Scientists have tried to study the phenomenon for years. In a 1928 book, A Textbook Of Psychology written by Edward Titchener, he described déjà vu as “condition as being caused by a person having a brief glimpse of an object or situation, before the brain has completed ‘constructing’ a full conscious perception of the experience. That ‘partial’ perception then results in a false sense of familiarity.”
Scientists connected déjà vu and epilepsy in recent studies, but this man’s case is not connected to seizures. According to Mail Online, 70 percent of people have experienced this phenomenon for themselves in their lives. However, most people do not experience what this British man has experienced in his life for the last eight years.
This British man began experiencing déjà vu in 2007. He started at university that year, and many of his attacks would last only minutes. However, some attacks lasted longer. He had experienced problems with anxiety in the past, but they increased when he attended university. He had an anxiety over germs, which caused him to “wash his hands very frequently and to shower two to three times per day.”
While on vacation in a location he had never visited before, his condition worsened even further. It was so frightening for the man that he sought out treatment. Scientists began to study this man in 2008. Another assessment of his condition was conducted in 2010.
Scientists and doctors have studied this man’s condition, and they have shared their findings in a study published in the Journal of Medical Case Reports, according to the Telegraph. The man went to doctors because he felt like he was “trapped in a time loop.” His condition worsened at the age of 20, and his life turned into his own personal version of the Bill Murray film, Groundhog Day.
However, his case baffled doctors. Scans of his brain showed none of the usual abnormalities related to this condition. He is not epileptic, and he does not suffer from dementia, another reported cause of déjà vu. In the study, doctors revealed that his condition might be caused by anxiety. The anxiety triggers his déjà vu, as it might trigger a panic attack in someone else.
Dr.
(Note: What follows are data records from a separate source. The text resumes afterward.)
===== src/rtl/serial_adder_ctrl.sv =====
// Bit-serial adder: one fulladder_half cell reused LSB first over WIDTH cycles.
// Define SERIAL_ADD_OVF_EN to add the signed-overflow output ovf.
module fulladder_half (
    input  logic a,
    input  logic b,
    input  logic ci,
    output logic s,
    output logic co
);
    assign s  = a ^ b ^ ci;
    assign co = (a & b) | (ci & (a ^ b));
endmodule

module serial_adder_ctrl #(
    parameter int WIDTH = 8
) (
    input  logic             clk,
    input  logic             rst_n,
    input  logic             start,
    input  logic [WIDTH-1:0] a,
    input  logic [WIDTH-1:0] b,
    input  logic             ci,
    output logic             busy,
    output logic             done,
    output logic [WIDTH-1:0] sum,
`ifdef SERIAL_ADD_OVF_EN
    output logic             ovf,
`endif
    output logic             co
);
    localparam int CW = $clog2(WIDTH);

    typedef enum logic [1:0] {
        S_IDLE,
        S_RUN,
        S_DONE
    } state_e;

    state_e           state_q, state_d;
    logic [CW-1:0]    cnt_q, cnt_d;
    logic             carry_q, carry_d;
    logic [WIDTH-1:0] a_sh_q, a_sh_d;
    logic [WIDTH-1:0] b_sh_q, b_sh_d;
    logic [WIDTH-1:0] res_q, res_d;
    logic [WIDTH-1:0] sum_q, sum_d;
    logic             co_q, co_d;
    logic             busy_q, busy_d;
    logic             done_q, done_d;
`ifdef SERIAL_ADD_OVF_EN
    logic             ovf_q, ovf_d;
`endif

    logic fa_s;
    logic fa_co;
    logic last_bit;

    fulladder_half u_fa (
        .a  (a_sh_q[0]),
        .b  (b_sh_q[0]),
        .ci (carry_q),
        .s  (fa_s),
        .co (fa_co)
    );

    assign last_bit = (cnt_q == CW'(WIDTH - 1));

    always_ff @(posedge clk or negedge rst_n) begin
        if (!rst_n) begin
            state_q <= S_IDLE;
            cnt_q   <= '0;
            carry_q <= 1'b0;
            a_sh_q  <= '0;
            b_sh_q  <= '0;
            res_q   <= '0;
            sum_q   <= '0;
            co_q    <= 1'b0;
            busy_q  <= 1'b0;
            done_q  <= 1'b0;
`ifdef SERIAL_ADD_OVF_EN
            ovf_q   <= 1'b0;
`endif
        end else begin
            state_q <= state_d;
            cnt_q   <= cnt_d;
            carry_q <= carry_d;
            a_sh_q  <= a_sh_d;
            b_sh_q  <= b_sh_d;
            res_q   <= res_d;
            sum_q   <= sum_d;
            co_q    <= co_d;
            busy_q  <= busy_d;
            done_q  <= done_d;
`ifdef SERIAL_ADD_OVF_EN
            ovf_q   <= ovf_d;
`endif
        end
    end

    always_comb begin
        state_d = state_q;
        unique case (state_q)
            S_IDLE:  if (start) state_d = S_RUN;
            S_RUN:   if (last_bit) state_d = S_DONE;
            S_DONE:  state_d = S_IDLE;
            default: state_d = S_IDLE;
        endcase
    end

    always_comb begin
        cnt_d   = cnt_q;
        carry_d = carry_q;
        a_sh_d  = a_sh_q;
        b_sh_d  = b_sh_q;
        res_d   = res_q;
        sum_d   = sum_q;
        co_d    = co_q;
`ifdef SERIAL_ADD_OVF_EN
        ovf_d   = ovf_q;
`endif
        if (state_q == S_IDLE && start) begin
            a_sh_d  = a;
            b_sh_d  = b;
            carry_d = ci;
            cnt_d   = '0;
        end else if (state_q == S_RUN) begin
            a_sh_d  = a_sh_q >> 1;
            b_sh_d  = b_sh_q >> 1;
            res_d   = {fa_s, res_q[WIDTH-1:1]};
            carry_d = fa_co;
            cnt_d   = cnt_q + CW'(1);
            // Outputs move only on the MSB cycle so they hold through RUN.
            if (last_bit) begin
                sum_d = {fa_s, res_q[WIDTH-1:1]};
                co_d  = fa_co;
`ifdef SERIAL_ADD_OVF_EN
                ovf_d = carry_q ^ fa_co;
`endif
            end
        end
    end

    always_comb begin
        busy_d = (state_d == S_RUN);
        done_d = (state_d == S_DONE);
    end

    assign busy = busy_q;
    assign done = done_q;
    assign sum  = sum_q;
    assign co   = co_q;
`ifdef SERIAL_ADD_OVF_EN
    assign ovf  = ovf_q;
`endif

endmodule


===== config.mk =====
export PLATFORM = sky130hd
export DESIGN_NAME = serial_adder_ctrl
export DESIGN_NICKNAME = d
export VERILOG_FILES = /design/src/rtl/serial_adder_ctrl.sv
export SDC_FILE = /design/constraint.sdc
export NUM_CORES = 1
export LEC_CHECK = 0
export BUFFER_PORTS_ARGS = -buffer_cell sky130_fd_sc_hd__buf_4
export CORE_MARGIN = 2
export CORE_UTILIZATION = 55
export CTS_CLUSTER_DIAMETER = 60
export DETAILED_ROUTE_END_ITERATION = 8
export GPL_ROUTABILITY_DRIVEN = 1
export PLACE_DENSITY = 0.91
export SKIP_LAST_GASP = 1
export SLEW_MARGIN = 15
export SYNTH_ARGS = -nofsm -noshare
export SYNTH_HDL_FRONTEND = slang
export SYNTH_SLANG_ARGS = --single-unit
export TNS_END_PERCENT = 20

===== constraint.sdc =====
create_clock -name clk -period 2.61 [get_ports clk]
set_input_delay 0.6525 -clock clk [delete_from_list [all_inputs] [get_ports clk]]
set_output_delay 0.6525 -clock clk [all_outputs]
set_load 0.01 [all_outputs]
Christine Wells, a psychology expert from Sheffield Hallam University, spoke about this man’s case and condition.
“Rather than simply the unsettling feelings of familiarity which are normally associated with déjà vu, our subject complained that it felt like he was actually retrieving previous experiences from memory, not just finding them familiar. Most cases like this occur as a side effect associated with epileptic seizures or dementia. “However, in this instance it appears as though the episodes of déjà vu could be linked to anxiety causing mistimed neuronal firing in the brain, which causes more déjà vu and in turn brings about more anxiety.”
This man’s case is the first that connected anxiety to the condition of déjà vu. It is not definitive proof that something connects the two, but Dr. Wells admitted that this is something that warrants more research.
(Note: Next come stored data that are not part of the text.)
$ cat src/rtl/addsub_accum_pkg.sv
// Shared operation codes for the add/sub/accumulate datapath.
package addsub_accum_pkg;

  localparam logic [1:0] OP_ADD     = 2'b00;
  localparam logic [1:0] OP_SUB     = 2'b01;
  localparam logic [1:0] OP_ACC_ADD = 2'b10;
  localparam logic [1:0] OP_ACC_SUB = 2'b11;

endpackage

$ cat src/rtl/addsub_core.sv
// Combinational ripple-carry adder/subtractor; sub inverts b and feeds carry-in.
module addsub_core #(
  parameter int WIDTH = 8
) (
  input  logic [WIDTH-1:0] a,
  input  logic [WIDTH-1:0] b,
  input  logic             sub,
  output logic [WIDTH-1:0] sum,
  output logic             carry,
  output logic             overflow
);

  logic [WIDTH-1:0] bx;
  logic [WIDTH:0]   c;

  assign bx   = b ^ {WIDTH{sub}};
  assign c[0] = sub;

  for (genvar i = 0; i < WIDTH; i++) begin : g_bit
    fulladder u_fa (
      .a    (a[i]),
      .b    (bx[i]),
      .cin  (c[i]),
      .s    (sum[i]),
      .cout (c[i+1])
    );
  end

  assign carry    = c[WIDTH];
  assign overflow = (a[WIDTH-1] == bx[WIDTH-1]) && (sum[WIDTH-1] != a[WIDTH-1]);

endmodule

$ cat src/rtl/fulladder.sv
// One-bit full adder cell used by the ripple-carry core.
module fulladder (
  input  logic a,
  input  logic b,
  input  logic cin,
  output logic s,
  output logic cout
);

  assign s    = a ^ b ^ cin;
  assign cout = (a & b) | (cin & (a ^ b));

endmodule
$ cat src/rtl/ring_node_mc.sv
// Ring interconnect node with NUM_PE buffered injection channels and a
// pass-through ring port; ring traffic always owns its slot.
package ring_node_mc_pkg;
  localparam int unsigned CELL_ID_W = 8;
  localparam int unsigned FORCE_W   = 16;

  typedef struct packed {
    logic [FORCE_W-1:0] fx;
    logic [FORCE_W-1:0] fy;
    logic [FORCE_W-1:0] fz;
  } force_data_t;

  typedef struct packed {
    logic [CELL_ID_W-1:0] dest_id;
    force_data_t          payload;
  } packet_t;
endpackage
<file path="config.mk">
export PLATFORM = sky130hd
export DESIGN_NAME = uart_rx_flat
export DESIGN_NICKNAME = d
export VERILOG_FILES = /design/src/rtl/uart_rx_if.sv /design/src/rtl/uart_rx.sv /design/src/flat_wrapper.sv
export SDC_FILE = /design/constraint.sdc
export NUM_CORES = 1
export LEC_CHECK = 0
export CORE_MARGIN = 2
export CORE_UTILIZATION = 60
export CTS_CLUSTER_SIZE = 8
export DETAILED_ROUTE_END_ITERATION = 12
export PLACE_DENSITY_LB_ADDON = 0.15
export RECOVER_POWER = 100
export SLEW_MARGIN = 5
export SYNTH_ARGS = -nofsm -noshare
export SYNTH_HDL_FRONTEND = slang
export SYNTH_SLANG_ARGS = --single-unit
</file>
<file path="constraint.sdc">
create_clock -name clk -period 5.5 [get_ports clk]
set_input_delay 1.65 -clock clk [delete_from_list [all_inputs] [get_ports clk]]
set_output_delay 1.65 -clock clk [all_outputs]
set_load 0.01 [all_outputs]
</file>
This man’s story is causing some skepticism. Some do not believe this man’s claim of being stuck in a “time loop.”
One man with the username Lucid Element said, “Wow. I’m a BELIEVER in a LOT of stuff but this article is a bit far-fetched. I’ve never bashed on anything, nor have I questioned anything. However, If this guy was for real, why wouldn’t you disclose your name? I mean, you’re making history.”
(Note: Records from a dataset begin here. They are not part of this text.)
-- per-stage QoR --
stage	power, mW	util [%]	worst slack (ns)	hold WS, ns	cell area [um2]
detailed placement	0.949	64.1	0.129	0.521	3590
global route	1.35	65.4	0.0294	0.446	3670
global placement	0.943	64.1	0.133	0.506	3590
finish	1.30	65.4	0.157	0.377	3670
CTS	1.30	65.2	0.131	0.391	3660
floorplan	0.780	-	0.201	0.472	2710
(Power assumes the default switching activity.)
In another comment, another person shared a theory about this man’s case.
“I have always found it fascinating how the brain stores memories. The short term memory and long term memory divide (and all the half remembered stuff in between). It would seem what is going on is that all his memories are being moved to long term and they are being bounced back, so it feels like he has already done it. I’m not a doctor but cases like this are great for actual doctors to learn how we remember things and how to improve memory for the rest of us out there.”
Others commented and asked if his sense of déjà vu allowed him to know about events before they happened. Some joked about lottery and racing results, but others wondered if this man’s condition allowed him to know about more serious events, such as terrorist attacks, before they happened. The reports did not reveal that information.
What do you think of this British man’s time loop? What would you do if you found yourself stuck in your own personal Groundhog Day?